DOLE Statement on BPO Organizer’s Death Irresponsible
The Center for Trade Union and Human Rights (CTUHR) condemns the Department of Labor and Employment’s (DOLE) statement to the International Labour Conference (ILC) about call center employees organizer Alex Dolorosa’s murder in April 24, 2023 as irresponsible, distorting facts and avoiding accountability.
The DOLE cannot paint a positive picture of the labor and human rights situation in the country before the ILC, dubbed “the international parliament of labor,” by portraying Dolorosa as not belonging to the labor sector and his murder as non-political. The least that it should do is acknowledge labor and human rights violations cases and exert all efforts to address these.
Dolorosa, a 38-year old member and paralegal officer of the BPO Industry Employees Network (BIEN) and an LGBT activist of BE GLAD, was found dead near a chicken coop on April 25, 2023 in Bacolod City, Negros Occidental. His body sustained 23 stab wounds.
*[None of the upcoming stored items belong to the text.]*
[src/rtl/dump_pkg.sv]
// Shared types for the data-memory dumper: FSM state encoding and word/byte sizing helpers.
package dump_pkg;

  localparam int DEFAULT_NB_DATA = 32;
  localparam int BYTES_PER_WORD  = DEFAULT_NB_DATA / 8;

  typedef enum logic [2:0] {
    IDLE,
    RD_ADDR,
    RD_WAIT,
    SEND_TAG,
    SEND,
    DONE
  } state_e;

  function automatic int bytes_per_word(input int nb_data);
    return nb_data / 8;
  endfunction

endpackage

[src/rtl/dump_dirty_tracker.sv]
// Dirty bitmap over the whole data-memory address space; a bit is set by every MEM-stage store.
// The lookup also reports a store landing on the looked-up address in the same cycle.
module dump_dirty_tracker
  import dump_pkg::*;
#(
  parameter int NB_ADDR = 8
) (
  input  logic               clk,
  input  logic               i_reset,
  input  logic               i_mem_write,
  input  logic [NB_ADDR-1:0] i_mem_addr,
  input  logic [NB_ADDR-1:0] i_lookup_addr,
  output logic               o_dirty
);

  localparam int N_ENTRIES = 2 ** NB_ADDR;

  logic [N_ENTRIES-1:0] dirty;

  always_ff @(posedge clk) begin
    // NOTE: unlike a RAM array, this bitmap is reset, because reset is the only way it clears.
    if (i_reset) begin
      dirty <= '0;
    end else if (i_mem_write) begin
      dirty[i_mem_addr] <= 1'b1;
    end
  end

  assign o_dirty = dirty[i_lookup_addr] | (i_mem_write && (i_mem_addr == i_lookup_addr));

endmodule

[src/rtl/data_mem_dumper.sv]
// Walks data memory while the pipeline is halted and streams each word LSB-byte-first to the UART.
// Define DATA_MEM_DIRTY_ONLY_EN to dump only stored-to words, each preceded by its address byte.
module data_mem_dumper
  import dump_pkg::*;
#(
  parameter int NB_DATA = 32,
  parameter int NB_ADDR = 8,
  parameter int N_WORDS = 256
) (
  input  logic               clk,
  input  logic               i_reset,
  input  logic               i_halt,
  input  logic               i_start,
  output logic [NB_ADDR-1:0] o_rd_addr,
  input  logic [NB_DATA-1:0] i_rd_data,
  input  logic               i_mem_write,
  input  logic [NB_ADDR-1:0] i_mem_addr,
  output logic [7:0]         o_tx_data,
  output logic               o_tx_valid,
  input  logic               i_tx_ready,
  output logic               o_busy,
  output logic               o_done
);

  localparam int BPW     = bytes_per_word(NB_DATA);
  localparam int NB_BIDX = (BPW > 1) ? $clog2(BPW) : 1;
  localparam logic [NB_ADDR:0]   LAST_IDX  = (NB_ADDR + 1)'(N_WORDS - 1);
  localparam logic [NB_BIDX-1:0] LAST_BYTE = NB_BIDX'(BPW - 1);

  state_e               state, state_nxt;
  logic [NB_ADDR:0]     idx, idx_nxt;
  logic [NB_BIDX-1:0]   byte_idx, byte_idx_nxt;
  logic [NB_DATA-1:0]   word, word_nxt;
  logic                 word_dirty;
  logic                 running;

`ifdef DATA_MEM_DIRTY_ONLY_EN
  localparam bit TAG_EN = 1'b1;

  dump_dirty_tracker #(
    .NB_ADDR (NB_ADDR)
  ) u_dirty_tracker (
    .clk           (clk),
    .i_reset       (i_reset),
    .i_mem_write   (i_mem_write),
    .i_mem_addr    (i_mem_addr),
    .i_lookup_addr (o_rd_addr),
    .o_dirty       (word_dirty)
  );
`else
  localparam bit TAG_EN = 1'b0;
  logic unused_mem_port;

  assign word_dirty      = 1'b1;
  assign unused_mem_port = ^{i_mem_write, i_mem_addr};
`endif

  assign running = state inside {RD_ADDR, RD_WAIT, SEND_TAG, SEND};

  always_ff @(posedge clk) begin
    // NOTE: sequential state uses <= so every register samples pre-edge values.
    if (i_reset) begin
      state    <= IDLE;
      idx      <= '0;
      byte_idx <= '0;
      word     <= '0;
    end else begin
      state    <= state_nxt;
      idx      <= idx_nxt;
      byte_idx <= byte_idx_nxt;
      word     <= word_nxt;
    end
  end

  always_comb begin
    // NOTE: defaults first so no path through the case leaves a signal unassigned (no latch).
    state_nxt    = state;
    idx_nxt      = idx;
    byte_idx_nxt = byte_idx;
    word_nxt     = word;

    unique case (state)
      IDLE: begin
        if (i_start && i_halt) begin
          state_nxt = RD_ADDR;
          idx_nxt   = '0;
        end
      end
      RD_ADDR: begin
        if (word_dirty) begin
          state_nxt = RD_WAIT;
        end else if (idx == LAST_IDX) begin
          state_nxt = DONE;
        end else begin
          idx_nxt = idx + 1'b1;
        end
      end
      RD_WAIT: begin
        word_nxt     = i_rd_data;
        byte_idx_nxt = '0;
        state_nxt    = TAG_EN ? SEND_TAG : SEND;
      end
      SEND_TAG: begin
        if (i_tx_ready) state_nxt = SEND;
      end
      SEND: begin
        if (i_tx_ready) begin
          if (byte_idx == LAST_BYTE) begin
            byte_idx_nxt = '0;
            if (idx == LAST_IDX) begin
              state_nxt = DONE;
            end else begin
              idx_nxt   = idx + 1'b1;
              state_nxt = RD_ADDR;
            end
          end else begin
            byte_idx_nxt = byte_idx + 1'b1;
          end
        end
      end
      DONE: begin
        state_nxt = IDLE;
        idx_nxt   = '0;
      end
      default: state_nxt = IDLE;
    endcase

    // Losing halt mid-dump abandons the walk; the next request starts over at word 0.
    if (running && !i_halt) begin
      state_nxt    = IDLE;
      idx_nxt      = '0;
      byte_idx_nxt = '0;
    end
  end

  assign o_rd_addr  = idx[NB_ADDR-1:0];
  assign o_busy     = running;
  assign o_tx_valid = state inside {SEND_TAG, SEND};
  assign o_done     = (state == DONE);

  always_comb begin
    o_tx_data = '0;
    if (state == SEND_TAG) begin
      o_tx_data = 8'(o_rd_addr);
    end else if (state == SEND) begin
      o_tx_data = word[8*byte_idx +: 8];
    end
  end

endmodule

[config.mk]
export PLATFORM = sky130hd
export DESIGN_NAME = data_mem_dumper
export DESIGN_NICKNAME = d
export VERILOG_FILES = /design/src/rtl/dump_pkg.sv /design/src/rtl/dump_dirty_tracker.sv /design/src/rtl/data_mem_dumper.sv
export SDC_FILE = /design/constraint.sdc
export NUM_CORES = 1
export LEC_CHECK = 0
export ABC_AREA = 1
export CAP_MARGIN = 20
export CORE_ASPECT_RATIO = 0.6
export CORE_MARGIN = 4
export CORE_UTILIZATION = 52
export CTS_CLUSTER_DIAMETER = 60
export DETAILED_ROUTE_END_ITERATION = 10
export PLACE_DENSITY = 0.92
export SLEW_MARGIN = 40
export SYNTH_ARGS = -nofsm -noshare
export SYNTH_HDL_FRONTEND = slang
export SYNTH_SLANG_ARGS = --single-unit
[constraint.sdc]
create_clock -name clk -period 4.7 [get_ports clk]
set_input_delay 1.175 -clock clk [delete_from_list [all_inputs] [get_ports clk]]
set_output_delay 1.175 -clock clk [all_outputs]
set_load 0.02 [all_outputs]
# --- Word-level counts from Yosys, hierarchy flattened ---
# Cells that the tools add are included.
word_totals:
  reg_bits: 46
  inputBits: 46
  output_inout_bits: 19
  wordCells: 47
op_classes:
  add_sub_neg: 2
  eq_ne: 12
  n_shift: 1
  muxes: 16
  reduce_logical: 12
op_table:
  columns: ["cell", "count"]
  rows:
  - ["$mux W9", 4]
  - ["$shiftx A32 B6 Y8", 1]
  - ["$pmux W9 S3", 1]
  - ["$mux W8", 2]
  - ["$mux W3", 5]
  - ["$pmux W3 S5", 1]
  - ["$ne A2 B2 Y1 const B", 5]
  - ["$add A9 B1 Y9 const B", 1]
  - ["$eq A9 B8 Y1 const B", 1]
  - ["$eq A3 B2 Y1 const B", 2]
  - ["$eq A3 B3 Y1 const B", 2]
  - ["$reduce_and A5 Y1", 1]
  - ["$mux W2", 2]
  - ["$pmux W2 S2", 1]
  - ["$reduce_and A4 Y1", 1]
  - ["$reduce_bool A2 Y1", 2]
  - ["$reduce_bool A4 Y1", 1]
  - ["$eq A3 B1 Y1 const B", 1]
  - ["$logic_not A3 Y1", 1]
  - ["$reduce_bool A3 Y1", 1]
  - ["$add A2 B1 Y2 const B", 1]
  - ["$eq A2 B2 Y1 const B", 1]
  - ["$logic_and A1 B1 Y1", 2]
  - ["$reduce_and A2 Y1", 1]
  - ["other kinds (2)", 2]

# --- Depth between registers and ports, before layout ---
# Gate-level depths: netlist of run 1.
depth:
  word_depth: 5
  mapped_depth: 13
  depth_no_buf: 13

# --- Worst setup path before layout of run 1 ---
# OpenSTA, ideal clock, no wires.
synth_timing:
  kind: "flip-flop to output port"
  from: "register byte_idx[0]"
  to: "output o_tx_data[4]"
  arrival_ps: 1269
  required_time_ps: 3525
  setup_slack_ps: 2256
  path_stages_with_launch: 7
  n_path_buf: 2
  cell_sequence: "dfxtp_1 > clkbuf_1 > clkbuf_1 > a21oi_1 > o21ai_0 > nand3_1 > o21ai_0"
synth_between:
  elab_chain_len: 3
synth_lines:
  columns: ["element", "line", "text"]
  rows:
  - ["from (decl)", "data_mem_dumper.sv:32", "logic [NB_BIDX-1:0] byte_idx, byte_idx_nxt;"]
  - ["from (signal assigned)", "data_mem_dumper.sv:70", "byte_idx <= byte_idx_nxt;"]
  - ["$shiftx A32 B6 Y8", "data_mem_dumper.sv:146", "o_tx_data = word[8*byte_idx +: 8];"]
  - ["$mux W8", "data_mem_dumper.sv:145", "end else if (state == SEND) begin"]
  - ["$mux W8", "data_mem_dumper.sv:143", "if (state == SEND_TAG) begin"]
  - ["to (decl)", "data_mem_dumper.sv:18", "output logic [7:0] o_tx_data,"]
# Every way passes these cells.

# --- Worst setup path in the final report of run 1 ---
layout_timing:
  from: "register state[1]"
  to: "output o_tx_data[0]"
layout_between:
  elab_chain_len: 3
  word_cells_on_any_way: 4
  classes_between: "2 x eq/ne; 2 x mux"
layout_lines:
  columns: ["element", "line", "text"]
  rows:
  - ["from (decl)", "data_mem_dumper.sv:30", "state_e state, state_nxt;"]
  - ["from (signal assigned)", "data_mem_dumper.sv:68", "state <= state_nxt;"]
  - ["$eq A3 B3 Y1", "data_mem_dumper.sv:145", null]
  - ["$mux W8", "data_mem_dumper.sv:145", null]
  - ["$mux W8 *", "data_mem_dumper.sv:143", null]
# Every way passes the cells marked *; elsewhere a longest branch is shown, timed or not.

==> results.py, run 1 <==
metrics = {
    "global_routing": {
        "grt_pass1_wl_mm": 10.01,
        "gr-total-overflow": 0,
        "grtUsageTotal": 0.2305,
        "grt_max_degree": 51,
        "grt_pass1_vias": 2105,
        "grt_antenna_before_repair": 0,
    },
    "place": {
        "dp_hpwl_mm": 4.587,
        "port_buffers": 55,
        "pre_cts_slack_ns": 1.261,
        "gp_congestion": 0.9003,
        "dpl-instance-area_sq_um": 2838,
    },
    "min_path": {
        "min_delay_path_depth": 2,
        "hp-class": "flop to flop",
    },
    "floorplanning": {
        "io-pin-count": 65,
        "die_h_um": 60.09,
        "dieArea_sq_um": 5696,
        "core-area_sq_um": 4234,
        "die_x_um": 94.81,
        "start_util": 0.5553,
        "placementRows": 18,
    },
    "yosys": {
        "synth-edff-count": 0,
        "synth_largest_area_cell": "dfxtp_1",
        "synth_most_common_cell": "nand2_1",
        "synth.distinct_cells": 22,
        "synth_seq_area_share": 0.3917,
        "yosysWarnings": 0,
        "synth-seq-cells": 46,
        "synth_cells": 338,
        "netlist_area_sq_um": 2351,
        "synthTopCellsByArea": "dfxtp_1, a21oi_1, nand2_1",
        "synth_nets": 387,
        "synth_top_area_share": 0.3917,
        "synthTopCellsByCount": "nand2_1, dfxtp_1, a21oi_1",
        "synthArstFlopShare": 0,
        "syn-mean-instance-area_sq_um": 6.956,
        "synthFlopType": "dfxtp_1",
    },
    "clocking": {
        "cts_setup_buffers": 0,
        "clkTransAtPathRegs_ns": 0.08,
        "cts_sinks": 46,
        "cts_made_buffers": 5,
        "root_buffer": "clkbuf_8",
        "ctsHoldBuffers": 0,
        "h-tree-depth": 2,
        "worstSkewPairLatency_ns": 0.30,
        "cts_resized": 0,
        "cts_buffer_depth": 2,
        "cts_tree": "done",
    },
    "cells_and_area": {
        "design_area_sq_um": 2929,
        "diodes": 0,
        "area_delta_synth_final_pct": 24.59,
        "final_util": 0.6918,
        "fin_nets": 422,
        "multi_input_area_sq_um": 1136,
        "regArea_sq_um": 922.1,
        "nFillCells": 376,
        "drive_gt1_frac": 0.05348,
    },
    "run_status": {
        "status": "finished clean",
    },
    "flow_run": {
        "drv_cap": 0,
    },
    "timing": {
        "layout_setup_ws_ns": 0.9122,
        "setup_viol": 0,
        "final.setup.tns_ns": 0,
        "finalMaxSlewViolations": 0,
        "min_period_ns": 3.788,
        "max_freq_ghz": 0.2640,
        "rsz0062_at_grt": "no",
        "final-hold-violation-count": 0,
        "skew_ns": 0.007219,
        "slew_headroom": 0.4989,
        "max_slew.worst_pin.slew_ns": 0.7493,
        "period_share": 0.8059,
    },
    "power": {
        "leakage_nw": 1.026,
        "power_density_nw_per_um2": 405.9,
        "peakVddDrop_mv": 0.3285,
    },
    "critical_path": {
        "crit_arrival_ns": 2.61,
        "cp-start-kind": "flop",
        "crit_type": "flop to output pin",
        "worstPathMaxFanout": 21,
        "reg2regPathDepth": 13,
        "required_ns": 3.52,
        "end_kind": "output pin",
    },
    "route": {
        "ant_nets": 0,
        "drc": 0,
        "avgViaCountPerCell": 5.332,
        "drt_wl_total_mm": 6.247,
        "firstDrtPassIters": 5,
        "first_iter_violations": 351,
        "vias": 2314,
        "wl_per_cell_um": 14.39,
    },
}
report_power, final:
group	switching (W)	internal [W]
sequential	0.0000546	0.000442
clock	0.000129	0.000119
combinational	0.000287	0.000157
total	0.000471	0.000718
worst paths after layout:
kind         startpoint           end  slack [ns]
max            state[1]  o_tx_data[0]        0.91
min            word[17]      word[17]        0.46
max reg2reg      idx[0]        idx[4]        2.63
min reg2reg    word[17]      word[17]        0.46
cells by family after synthesis:
group | share of synthesized area
AND/OR/NAND/NOR | 0.2555
buffers and inverters | 0.1251
AO/OA/AOI/OAI | 0.2118
flip-flops | 0.3917
adder cells (fa/ha/maj) | 0.01597
sequential cells by signal, summed over array words and instances (netlist names):
signal / cells
byte_idx: 2
word: 32
state: 3
idx: 9
cell usage in the layout (no fill, tap or decap), drive strengths merged:
master and n:
a211oi 16, nand2 54, nor3 3, o22ai 1, inv 37, dfxtp 46, nor2 37, a21oi 46
nand3b 1, o21ai 26, nand4 16, clkbuf 7, clkdlybuf4s50 55, nor4 1, nand3 22, clkinv 1
buf 2, ha 3
stage by stage:
stage / std cells / hold WS, ns / power [W]
4_1_cts: 434 / 0.4647 / 0.001184
3_3_place_gp: 426 / 0.4484 / 0.0009216
6_report: 434 / 0.4635 / 0.001189
2_1_floorplan: 338 / 0.4345 / 0.0008263
5_1_grt: 434 / 0.4832 / 0.001267
3_5_place_dp: 426 / 0.4509 / 0.0009394
layer usage:
| layer | GRT usage | vias up | wire, um |
|---|---|---|---|
| met1 | 0.3479 | 1010 | 3189 |
| met2 | 0.3246 | 101 | 2459 |
| met5 | 0 | - | 0 |
| li1 | - | 1196 | - |
| met3 | 0.04906 | 7 | 532 |
| met4 | 0.06982 | 0 | 65 |
worst max-delay path, stage by stage (launching register included):
cell             delay [ns]
dfxtp_1                0.53
nor2_2                 0.30
nand2_2                0.18
inv_1                  0.40
nand3_1                0.15
o21ai_0                0.11
clkdlybuf4s50_1        0.65
layout make-up:
type,instances,share of cell area
inverter,37,0.04742
tap,60,0.02563
clock inverter,1,0.001709
clock buffer,7,0.02947
sequential,46,0.3148
multi-input combinational,226,0.3879
timing repair buffer,57,0.1931
No activity file was read; power rests on OpenSTA's default activity.
==> run 2, diff against run 1 <==
--- a/config.mk
+++ b/config.mk
@@ -9,10 +9,10 @@
 export CAP_MARGIN = 20
 export CORE_ASPECT_RATIO = 0.6
 export CORE_MARGIN = 4
-export CORE_UTILIZATION = 52
+export CORE_UTILIZATION = 48
 export CTS_CLUSTER_DIAMETER = 60
 export DETAILED_ROUTE_END_ITERATION = 10
-export PLACE_DENSITY = 0.92
+export PLACE_DENSITY = 0.86
 export SLEW_MARGIN = 40
 export SYNTH_ARGS = -nofsm -noshare
 export SYNTH_HDL_FRONTEND = slang
==> constraint.sdc (replaced) <==
create_clock -name clk -period 3.78 [get_ports clk]
set_input_delay 0.945 -clock clk [delete_from_list [all_inputs] [get_ports clk]]
set_output_delay 0.945 -clock clk [all_outputs]
set_load 0.02 [all_outputs]
==> run 2 against run 1 <==
Effect of this change: first-iteration DRC count decreased by 14%; utilization decreased by 5.9 points; via count increased by 1.2%; sequential power increased by 21%; non-clock buffer count increased by 2; critical path type unchanged.
==> results.py, run 2 (same netlist as run 1, synthesis figures left out) <==
metrics = {
    "clocking": {
        "worstSkewPairLatency_ns": 0.29,
        "cts_tree": "done",
        "clkTransAtPathRegs_ns": 0.09,
        "cts_buffer_depth": 2,
        "cts_sinks": 46,
        "root_buffer": "clkbuf_8",
        "cts_setup_buffers": 0,
        "cts_made_buffers": 5,
        "ctsHoldBuffers": 0,
        "h-tree-depth": 2,
        "cts_resized": 0,
    },
    "timing": {
        "setup_viol": 0,
        "final.setup.tns_ns": 0,
        "hold_slack_ns": 0.4669,
        "max_freq_ghz": 0.3026,
        "skew_ns": 0.008646,
        "period_share": 0.8743,
        "final-hold-violation-count": 0,
        "min_period_ns": 3.305,
        "rsz0062_at_grt": "no",
        "finalMaxSlewViolations": 0,
        "slew_headroom": 0.5167,
        "max_slew.worst_pin.slew_ns": 0.7240,
    },
    "cells_and_area": {
        "area_delta_synth_final_pct": 25.33,
        "drive_gt1_frac": 0.05585,
        "fin_nets": 424,
        "diodes": 0,
        "largest_reg_flops": 32,
        "layout.cells.most_common": "clkdlybuf4s50_1",
        "final_cell_mix": "clkdlybuf4s50_1, nand2_1, dfxtp_1",
        "largest_register": "word",
        "final_util": 0.6324,
        "top_regs": "word: 32 flops, idx: 9 flops, state: 3 flops",
        "nFillCells": 416,
        "design_area_sq_um": 2947,
    },
    "place": {
        "dpl-instance-area_sq_um": 2855,
        "gp_congestion": 0.8930,
        "port_buffers": 55,
        "dp_hpwl_mm": 4.598,
    },
    "global_routing": {
        "grt_max_degree": 51,
        "grt_pass1_vias": 2145,
        "grt_pass1_wl_mm": 10.10,
        "gr-total-overflow": 0,
        "grtUsageTotal": 0.2008,
        "grt_antenna_before_repair": 0,
    },
    "power": {
        "peakVddDrop_mv": 0.3154,
        "leakage_nw": 1.036,
        "internal_power_w": 0.0008974,
        "pwr-share-comb": 0.388,
        "p_sw_frac": 0.3932,
        "power_density_nw_per_um2": 501.9,
        "clkPwrFrac": 0.206,
        "power.share.sequential": 0.406,
        "p_total_w": 0.001479,
        "power.switching_w": 0.0005815,
    },
    "critical_path": {
        "cp-start-kind": "flop",
        "required_ns": 2.83,
        "worstPathMaxFanout": 23,
        "crit_type": "flop to output pin",
        "crit_arrival_ns": 2.36,
        "end_kind": "output pin",
    },
    "route": {
        "vias": 2342,
        "wl_per_cell_um": 13.98,
        "drc": 0,
        "firstDrtPassIters": 5,
        "drt_wl_total_mm": 6.139,
        "avgViaCountPerCell": 5.335,
        "first_iter_violations": 303,
        "ant_nets": 0,
    },
    "min_path": {
        "hp-class": "flop to flop",
    },
    "floorplanning": {
        "die_x_um": 98.35,
        "io-pin-count": 65,
        "start_util": 0.5046,
        "dieArea_sq_um": 6118,
        "core-area_sq_um": 4659,
        "placementRows": 19,
        "die_h_um": 62.21,
    },
    "flow_run": {
        "drv_cap": 0,
    },
    "run_status": {
        "status": "finished clean",
    },
}
run 2: critical path, cell delays in order, from the launching register on:
cell and delay, ns:
dfxtp_1 0.37, inv_2 0.31, nand2_1 0.16, nor2_2 0.23, inv_1 0.16, o21ai_0 0.20, clkdlybuf4s50_1 0.64
run 2: power by group through the flow:
stage	registers, W	logic, W	clock network, W
after floorplan	0.000587	0.000441	0
final	0.000601	0.000573	0.000305
after CTS	0.000598	0.000567	0.000308
after detailed placement	0.000609	0.000564	0
after global placement	0.000607	0.000550	0
after global routing	0.000608	0.000647	0.000331
run 2: path summary, 6_finish.rpt:
path         startpoint            to  slack (ns)  cells after the start
max reg2reg      idx[1]        idx[4]        1.73                     13
min             word[3]       word[3]        0.47                      2
min reg2reg     word[3]       word[3]        0.47                      2
max            state[2]  o_tx_data[1]        0.48                      6
run 2: metal layers:
| metal | GRT usage | vias to the layer above | share of wire |
|---|---|---|---|
| met5 | 0 | - | 0 |
| met2 | 0.2702 | 120 | 0.38 |
| met4 | 0.05111 | 0 | 0.0093 |
| met1 | 0.3078 | 1014 | 0.50 |
| li1 | - | 1201 | - |
| met3 | 0.05817 | 7 | 0.11 |
run 2: cell type report:
type,instances,area (sq um),area share
Clock buffer,7,86.33,0.02930
Clock inverter,1,5.005,0.001699
Inverter,37,138.9,0.04713
Multi-Input combinational cell,226,1136,0.3856
Sequential cell,46,920.9,0.3125
Tap cell,63,78.83,0.02675
Timing Repair Buffer,59,580.6,0.1970
run 2: through the flow:
stage                     instances  worst slack [ns]
after CTS                       439            0.4874
after global routing            439            0.2972
after global placement          431            0.8361
final                           439            0.4751
after floorplan                 338             1.566
after detailed placement        431            0.8464
==> run 3, diff against run 2 <==
--- a/config.mk
+++ b/config.mk
@@ -5,15 +5,15 @@
 export SDC_FILE = /design/constraint.sdc
 export NUM_CORES = 1
 export LEC_CHECK = 0
-export ABC_AREA = 1
 export CAP_MARGIN = 20
 export CORE_ASPECT_RATIO = 0.6
 export CORE_MARGIN = 4
-export CORE_UTILIZATION = 48
+export CORE_UTILIZATION = 41
 export CTS_CLUSTER_DIAMETER = 60
 export DETAILED_ROUTE_END_ITERATION = 10
-export PLACE_DENSITY = 0.86
+export PLACE_DENSITY = 0.77
 export SLEW_MARGIN = 40
 export SYNTH_ARGS = -nofsm -noshare
 export SYNTH_HDL_FRONTEND = slang
+export SYNTH_HIERARCHICAL = 1
 export SYNTH_SLANG_ARGS = --single-unit
==> run 3 against run 2 <==
Effect of this change: sequential power is 11% lower; maximum frequency is 0.54% lower; sequential share of layout area is 1.5 points higher; total power is 30% lower; die area is 8.9% higher; sequential cell count stayed put; critical path type unchanged; critical endpoint is now o_tx_data[6].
While BIEN is registered as a workers’ organization and not a trade union, it seeks to contribute to the trade union movement and should be considered part of the labor sector. Its statement shows that the DOLE is woefully divorced from the state of the labor movement at present, which demands flexibility and creativity in the forms of organizations that are made available to workers.
CTUHR and other labor rights advocates in the country uphold labor’s autonomy from the government, and we see no reason why Dolorosa’s name should be reflected in the documents submitted by BIEN to the DOLE for the government agency to recognize him as a labor organizer. BIEN’s claim that Dolorosa is its organizer, and other evidence supporting this claim, should be enough for the DOLE to recognize Dolorosa as part of the labor sector.
While the accused for Dolorosa’s murder is a private individual, his trial is still ongoing, and may still ferret out his connections with state agents. The DOLE should be responsible proactive in upholding labor and human rights, and must consider Dolorosa’s murder an attack on the labor sector unless and until it is proven otherwise.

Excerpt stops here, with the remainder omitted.